Huawei security slammed by UK government report

(Image credit: Shutterstock)
(Image credit: Shutterstock)

Huawei has been strongly criticised by a UK government-backed report into the security protections of its products.

The report by the National Cybersecurity Centre (NCSC) said that it could only provide "only limited assurance that the long-term security risks can be managed in the Huawei equipment currently deployed in the UK".

However it stopped short of confirming any concrete evidence of surveillance by the company, which unveiled its latest P30 Pro flagship this week, or the Chinese government.

Significant

The report comes from the Huawei Cyber Security Evaluation Centre (HCSEC) Oversight Board, an organisation set up by the NCSC back in 2014.

It stated there were "significant technical issues in Huawei's engineering processes" and that the company's approach to software development brings "significantly increased risk to UK operators".

“If an attacker has knowledge of these vulnerabilities and sufficient access to exploit them, they may be able to affect the operation of the network,” the report said, noting this could allow hackers to “access user traffic or reconfiguration of the network elements.”

Huawei currently supplies several of the top UK operators with 4G and 5G infrastructure, and the report comes a matter of weeks before the UK is set to decide its 5G network spectrum allowance.
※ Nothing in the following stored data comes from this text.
## src/rtl/eth_fifo_pkg.sv

```systemverilog
`default_nettype none
// ============================================================================
// Module      : eth_fifo_pkg
// Description : Shared definitions for the Ethernet/SD data-path FIFOs.
//               Holds the FWFT mode encoding, reset values and the level and
//               threshold compare helpers. The sync and async FIFO variants
//               both use this package.
// Revision    : 1.0  initial release
// ============================================================================
package eth_fifo_pkg;

    // Read-side behaviour selector for the FWFT parameter
    localparam int c_FWFT_OFF = 0;   // registered read, data one cycle after rd_en
    localparam int c_FWFT_ON  = 1;   // head word presented while not empty

    // Flag values driven while reset is asserted
    localparam logic c_RST_EMPTY        = 1'b1;
    localparam logic c_RST_ALMOST_EMPTY = 1'b1;
    localparam logic c_RST_FULL         = 1'b0;
    localparam logic c_RST_ALMOST_FULL  = 1'b0;
    localparam logic c_RST_ERR          = 1'b0;

    // Threshold compares run at 32 bits, so callers zero-extend the level.
    function automatic logic level_at_or_above(input logic [31:0] level,
                                               input logic [31:0] thr);
        return (level >= thr);
    endfunction

    function automatic logic level_at_or_below(input logic [31:0] level,
                                               input logic [31:0] thr);
        return (level <= thr);
    endfunction

endpackage : eth_fifo_pkg
`default_nettype wire

```

## src/rtl/eth_fifo_ram.sv

```systemverilog
`default_nettype none
// ============================================================================
// Module      : eth_fifo_ram
// Description : Simple dual-port RAM with one write port and one read port.
//               REG_READ=1 registers the read data, which updates only on
//               rd_en and resets to zero. REG_READ=0 gives a combinational
//               read of rd_addr.
// Ports       : clk, rst_n               clock and async active-low reset
//               wr_en, wr_addr, wr_data  write port
//               rd_en, rd_addr, rd_data  read port
// Revision    : 1.0  initial release
// ============================================================================
module eth_fifo_ram #(
    parameter int DATA_WIDTH = 32,
    parameter int ADDR_WIDTH = 7,
    parameter int REG_READ   = 1
) (
    input  logic                  clk,
    input  logic                  rst_n,
    input  logic                  wr_en,
    input  logic [ADDR_WIDTH-1:0] wr_addr,
    input  logic [DATA_WIDTH-1:0] wr_data,
    input  logic                  rd_en,
    input  logic [ADDR_WIDTH-1:0] rd_addr,
    output logic [DATA_WIDTH-1:0] rd_data
);

    logic [DATA_WIDTH-1:0] r_mem [0:(1 << ADDR_WIDTH)-1];

    // Storage carries no reset, so it can map onto block or distributed RAM.
    always_ff @(posedge clk) begin
        if (wr_en) begin
            r_mem[wr_addr] <= wr_data;
        end
    end

    if (REG_READ != 0) begin : g_reg_rd
        logic [DATA_WIDTH-1:0] r_rd_q;

        always_ff @(posedge clk or negedge rst_n) begin
            if (!rst_n) begin
                r_rd_q <= '0;
            end else if (rd_en) begin
                r_rd_q <= r_mem[rd_addr];
            end
        end

        assign rd_data = r_rd_q;
    end else begin : g_comb_rd
        // In this mode the read is always open, so rd_en and rst_n are unused.
        logic w_unused_ok;
        assign w_unused_ok = &{1'b0, rd_en, rst_n};
        assign rd_data     = r_mem[rd_addr];
    end

endmodule : eth_fifo_ram
`default_nettype wire

```

## src/rtl/eth_sync_fifo_ctrl.sv

```systemverilog
`default_nettype none
// ============================================================================
// Module      : eth_sync_fifo_ctrl
// Description : Single-clock parametrised FIFO for the Ethernet/SD data path.
//               Provides optional first-word-fall-through, a live fill level,
//               programmable almost-full and almost-empty thresholds, and
//               sticky overflow/underflow flags.
// Ports       : clk, rst_n                    clock, async active-low reset
//               wr_data, wr_en, wr_full       write side
//               almost_full                   level >= ALMOST_FULL_NUM
//               rd_en, rd_data, rd_empty      read side
//               almost_empty                  level <= ALMOST_EMPTY_NUM
//               water_level                   stored words, 0..2**DEPTH_WIDTH
//               err_clr, overflow, underflow  sticky error flags and clear
// Revision    : 1.0  initial release
// ============================================================================
module eth_sync_fifo_ctrl
    import eth_fifo_pkg::*;
#(
    parameter int DATA_WIDTH       = 32,
    parameter int DEPTH_WIDTH      = 7,
    parameter int FWFT             = 0,
    parameter int ALMOST_FULL_NUM  = 124,
    parameter int ALMOST_EMPTY_NUM = 4
) (
    input  logic                   clk,
    input  logic                   rst_n,
    input  logic [DATA_WIDTH-1:0]  wr_data,
    input  logic                   wr_en,
    output logic                   wr_full,
    output logic                   almost_full,
    input  logic                   rd_en,
    output logic [DATA_WIDTH-1:0]  rd_data,
    output logic                   rd_empty,
    output logic                   almost_empty,
    output logic [DEPTH_WIDTH:0]   water_level,
    input  logic                   err_clr,
    output logic                   overflow,
    output logic                   underflow
);

    localparam logic [DEPTH_WIDTH:0] c_LVL_ONE  = {{DEPTH_WIDTH{1'b0}}, 1'b1};
    localparam logic [DEPTH_WIDTH:0] c_LVL_FULL = {1'b1, {DEPTH_WIDTH{1'b0}}};
    localparam logic [31:0]          c_AF_THR   = 32'(ALMOST_FULL_NUM);
    localparam logic [31:0]          c_AE_THR   = 32'(ALMOST_EMPTY_NUM);

    // ------------------------------------------------------------------------
    // Elaboration-time parameter checks
    // ------------------------------------------------------------------------
    if (DATA_WIDTH < 1 || DATA_WIDTH > 1152) begin : g_chk_dw
        $error("eth_sync_fifo_ctrl: DATA_WIDTH out of range 1..1152");
    end
    if (DEPTH_WIDTH < 4 || DEPTH_WIDTH > 16) begin : g_chk_depth
        $error("eth_sync_fifo_ctrl: DEPTH_WIDTH out of range 4..16");
    end
    if (FWFT != c_FWFT_OFF && FWFT != c_FWFT_ON) begin : g_chk_fwft
        $error("eth_sync_fifo_ctrl: FWFT must be 0 or 1");
    end
    if (ALMOST_FULL_NUM < 1 || ALMOST_FULL_NUM > (1 << DEPTH_WIDTH)) begin : g_chk_af
        $error("eth_sync_fifo_ctrl: ALMOST_FULL_NUM out of range 1..2**DEPTH_WIDTH");
    end
    if (ALMOST_EMPTY_NUM < 0 || ALMOST_EMPTY_NUM > (1 << DEPTH_WIDTH) - 1) begin : g_chk_ae
        $error("eth_sync_fifo_ctrl: ALMOST_EMPTY_NUM out of range 0..2**DEPTH_WIDTH-1");
    end

    // ------------------------------------------------------------------------
    // State
    // ------------------------------------------------------------------------
    logic [DEPTH_WIDTH:0]  r_wr_ptr;
    logic [DEPTH_WIDTH:0]  r_rd_ptr;
    logic [DEPTH_WIDTH:0]  r_level;
    logic                  r_full;
    logic                  r_empty;
    logic                  r_afull;
    logic                  r_aempty;
    logic                  r_overflow;
    logic                  r_underflow;

    logic                  w_wr_acc;
    logic                  w_rd_acc;
    logic [DEPTH_WIDTH:0]  w_level_nxt;
    logic [DATA_WIDTH-1:0] w_ram_q;

    // Acceptance uses only this cycle's registered flags. A read never frees
    // room for a write in the same cycle, and a write never feeds a read in
    // the same cycle.
    assign w_wr_acc = wr_en && !r_full;
    assign w_rd_acc = rd_en && !r_empty;

    always_comb begin
        w_level_nxt = r_level;
        if (w_wr_acc && !w_rd_acc) begin
            w_level_nxt = r_level + c_LVL_ONE;
        end else if (w_rd_acc && !w_wr_acc) begin
            w_level_nxt = r_level - c_LVL_ONE;
        end
    end

    // Pointers wrap naturally. Their MSB separates full from empty, while
    // the flags come from the next-level count so they stay consistent with
    // water_level.
    always_ff @(posedge clk or negedge rst_n) begin
        if (!rst_n) begin
            r_wr_ptr <= '0;
            r_rd_ptr <= '0;
            r_level  <= '0;
            r_full   <= c_RST_FULL;
            r_empty  <= c_RST_EMPTY;
            r_afull  <= c_RST_ALMOST_FULL;
            r_aempty <= c_RST_ALMOST_EMPTY;
        end else begin
            if (w_wr_acc) begin
                r_wr_ptr <= r_wr_ptr + c_LVL_ONE;
            end
            if (w_rd_acc) begin
                r_rd_ptr <= r_rd_ptr + c_LVL_ONE;
            end
            r_level  <= w_level_nxt;
            r_full   <= (w_level_nxt == c_LVL_FULL);
            r_empty  <= (w_level_nxt == '0);
            r_afull  <= level_at_or_above(32'(w_level_nxt), c_AF_THR);
            r_aempty <= level_at_or_below(32'(w_level_nxt), c_AE_THR);
        end
    end

    // A new error in the same cycle takes priority over err_clr.
    always_ff @(posedge clk or negedge rst_n) begin
        if (!rst_n) begin
            r_overflow  <= c_RST_ERR;
            r_underflow <= c_RST_ERR;
        end else begin
            if (wr_en && r_full) begin
                r_overflow <= 1'b1;
            end else if (err_clr) begin
                r_overflow <= 1'b0;
            end
            if (rd_en && r_empty) begin
                r_underflow <= 1'b1;
            end else if (err_clr) begin
                r_underflow <= 1'b0;
            end
        end
    end

    // ------------------------------------------------------------------------
    // Storage
    // ------------------------------------------------------------------------
    eth_fifo_ram #(
        .DATA_WIDTH (DATA_WIDTH),
        .ADDR_WIDTH (DEPTH_WIDTH),
        .REG_READ   ((FWFT == c_FWFT_ON) ? 0 : 1)
    ) u_ram (
        .clk     (clk),
        .rst_n   (rst_n),
        .wr_en   (w_wr_acc),
        .wr_addr (r_wr_ptr[DEPTH_WIDTH-1:0]),
        .wr_data (wr_data),
        .rd_en   (w_rd_acc),
        .rd_addr (r_rd_ptr[DEPTH_WIDTH-1:0]),
        .rd_data (w_ram_q)
    );

    if (FWFT == c_FWFT_ON) begin : g_fwft
        // While the FIFO is empty, the RAM slot at rd_ptr is stale or was
        // never written. To avoid presenting it, keep a copy of the last head
        // word seen and drive that copy. It resets to zero.
        logic [DATA_WIDTH-1:0] r_head_hold;

        always_ff @(posedge clk or negedge rst_n) begin
            if (!rst_n) begin
                r_head_hold <= '0;
            end else if (!r_empty) begin
                r_head_hold <= w_ram_q;
            end
        end

        assign rd_data = r_empty ? r_head_hold : w_ram_q;
    end else begin : g_std
        assign rd_data = w_ram_q;
    end

    // ------------------------------------------------------------------------
    // Outputs
    // ------------------------------------------------------------------------
    assign wr_full      = r_full;
    assign almost_full  = r_afull;
    assign rd_empty     = r_empty;
    assign almost_empty = r_aempty;
    assign water_level  = r_level;
    assign overflow     = r_overflow;
    assign underflow    = r_underflow;

endmodule : eth_sync_fifo_ctrl
`default_nettype wire

```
The report noted that the current oversight process into Huawei means that any possible risks could for the moment be managed, but added this "can only provide limited assurance that all risks to UK national security from Huawei's involvement in the UK's critical networks can be sufficiently mitigated long-term".

Huawei has continued to deny any wrongdoing, especially as the company comes under maintained criticism from the US over supposed government-backed spying.

In a statement, a Huawei representative said it understood the concerns over its software engineering capability and took them "very seriously".

It also reaffirmed its pledge to work closely with the NCSC and UK partners to meet their security requirements, and revealed it had invested $2bn to improve its capabilities and a high level plan had been developed.